**WHAT TO WORK ON:** Copy exactly the last part of the entries, starting from the line with "synth-main-ff-cell=dfxtp_1" and including the final line.

Saved entries
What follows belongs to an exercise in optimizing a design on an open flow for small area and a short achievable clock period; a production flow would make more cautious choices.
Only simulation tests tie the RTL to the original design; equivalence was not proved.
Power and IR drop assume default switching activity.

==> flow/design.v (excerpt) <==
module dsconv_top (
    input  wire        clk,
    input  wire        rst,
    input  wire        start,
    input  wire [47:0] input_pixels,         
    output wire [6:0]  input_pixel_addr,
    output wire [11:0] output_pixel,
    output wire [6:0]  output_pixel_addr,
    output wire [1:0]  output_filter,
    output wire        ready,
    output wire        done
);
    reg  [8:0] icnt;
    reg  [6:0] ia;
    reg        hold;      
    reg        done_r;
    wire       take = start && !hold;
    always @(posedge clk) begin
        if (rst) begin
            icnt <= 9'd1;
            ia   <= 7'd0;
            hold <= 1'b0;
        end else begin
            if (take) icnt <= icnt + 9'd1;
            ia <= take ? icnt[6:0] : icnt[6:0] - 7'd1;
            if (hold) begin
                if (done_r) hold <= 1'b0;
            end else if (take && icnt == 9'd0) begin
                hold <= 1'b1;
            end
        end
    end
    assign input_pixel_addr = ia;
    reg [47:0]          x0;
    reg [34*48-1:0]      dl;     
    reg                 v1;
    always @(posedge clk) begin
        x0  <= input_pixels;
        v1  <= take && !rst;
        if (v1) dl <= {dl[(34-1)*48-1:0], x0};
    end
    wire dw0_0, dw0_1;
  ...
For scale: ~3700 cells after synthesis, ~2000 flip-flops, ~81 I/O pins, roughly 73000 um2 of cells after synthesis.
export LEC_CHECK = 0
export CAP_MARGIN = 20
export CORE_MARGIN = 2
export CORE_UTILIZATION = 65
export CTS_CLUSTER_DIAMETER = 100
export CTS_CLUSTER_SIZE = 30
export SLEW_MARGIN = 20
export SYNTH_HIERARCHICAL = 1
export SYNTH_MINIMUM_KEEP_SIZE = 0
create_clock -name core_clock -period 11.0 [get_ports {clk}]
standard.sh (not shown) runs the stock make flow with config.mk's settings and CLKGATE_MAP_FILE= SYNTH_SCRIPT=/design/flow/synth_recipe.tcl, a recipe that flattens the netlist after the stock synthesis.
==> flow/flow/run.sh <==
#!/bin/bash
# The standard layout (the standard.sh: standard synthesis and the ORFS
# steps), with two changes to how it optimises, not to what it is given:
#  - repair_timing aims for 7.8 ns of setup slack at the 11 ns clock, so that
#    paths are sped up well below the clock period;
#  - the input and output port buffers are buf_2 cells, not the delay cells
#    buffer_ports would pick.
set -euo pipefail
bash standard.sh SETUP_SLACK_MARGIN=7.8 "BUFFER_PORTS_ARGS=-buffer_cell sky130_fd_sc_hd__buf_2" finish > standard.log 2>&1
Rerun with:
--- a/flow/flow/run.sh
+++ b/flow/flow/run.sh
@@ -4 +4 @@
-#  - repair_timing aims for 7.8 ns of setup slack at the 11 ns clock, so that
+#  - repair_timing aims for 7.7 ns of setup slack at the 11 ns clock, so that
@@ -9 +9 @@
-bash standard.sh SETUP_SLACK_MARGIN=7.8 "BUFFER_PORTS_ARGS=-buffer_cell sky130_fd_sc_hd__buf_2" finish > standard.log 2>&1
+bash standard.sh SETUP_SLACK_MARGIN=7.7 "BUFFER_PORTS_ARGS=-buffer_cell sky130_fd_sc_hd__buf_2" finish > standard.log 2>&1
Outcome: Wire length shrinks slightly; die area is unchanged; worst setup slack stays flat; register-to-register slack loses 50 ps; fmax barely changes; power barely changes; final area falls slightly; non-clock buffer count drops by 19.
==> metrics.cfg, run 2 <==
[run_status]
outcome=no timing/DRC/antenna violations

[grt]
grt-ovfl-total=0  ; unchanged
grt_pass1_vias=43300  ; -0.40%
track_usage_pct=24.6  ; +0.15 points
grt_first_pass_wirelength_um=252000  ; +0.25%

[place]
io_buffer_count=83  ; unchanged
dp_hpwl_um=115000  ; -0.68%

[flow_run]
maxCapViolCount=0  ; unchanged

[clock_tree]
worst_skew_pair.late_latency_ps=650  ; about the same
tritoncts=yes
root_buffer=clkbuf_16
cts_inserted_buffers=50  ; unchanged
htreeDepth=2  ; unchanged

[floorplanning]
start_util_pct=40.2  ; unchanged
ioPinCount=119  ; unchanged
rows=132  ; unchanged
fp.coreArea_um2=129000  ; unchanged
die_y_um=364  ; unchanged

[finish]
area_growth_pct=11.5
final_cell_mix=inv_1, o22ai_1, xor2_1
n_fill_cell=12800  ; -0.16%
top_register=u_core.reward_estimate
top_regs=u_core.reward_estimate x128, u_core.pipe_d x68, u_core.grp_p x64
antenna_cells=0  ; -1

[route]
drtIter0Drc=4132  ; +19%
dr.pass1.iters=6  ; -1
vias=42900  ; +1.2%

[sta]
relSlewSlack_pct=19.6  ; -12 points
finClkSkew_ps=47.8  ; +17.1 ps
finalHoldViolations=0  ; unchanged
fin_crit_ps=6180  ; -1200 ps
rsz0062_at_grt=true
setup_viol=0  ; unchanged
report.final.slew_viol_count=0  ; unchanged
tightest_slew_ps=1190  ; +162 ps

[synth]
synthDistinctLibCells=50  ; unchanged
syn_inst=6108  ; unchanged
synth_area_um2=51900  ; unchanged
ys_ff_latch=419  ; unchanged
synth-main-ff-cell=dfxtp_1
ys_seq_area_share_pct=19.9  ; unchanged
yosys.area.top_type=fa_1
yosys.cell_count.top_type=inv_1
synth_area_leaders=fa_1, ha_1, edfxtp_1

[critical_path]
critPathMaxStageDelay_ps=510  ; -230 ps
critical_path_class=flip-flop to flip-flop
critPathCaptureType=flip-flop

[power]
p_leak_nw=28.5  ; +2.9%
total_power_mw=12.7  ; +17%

**SOLUTION TO THIS EXERCISE:**
synth-main-ff-cell=dfxtp_1
ys_seq_area_share_pct=19.9  ; unchanged
yosys.area.top_type=fa_1
yosys.cell_count.top_type=inv_1
synth_area_leaders=fa_1, ha_1, edfxtp_1

[critical_path]
critPathMaxStageDelay_ps=510  ; -230 ps
critical_path_class=flip-flop to flip-flop
critPathCaptureType=flip-flop

[power]
p_leak_nw=28.5  ; +2.9%
total_power_mw=12.7  ; +17%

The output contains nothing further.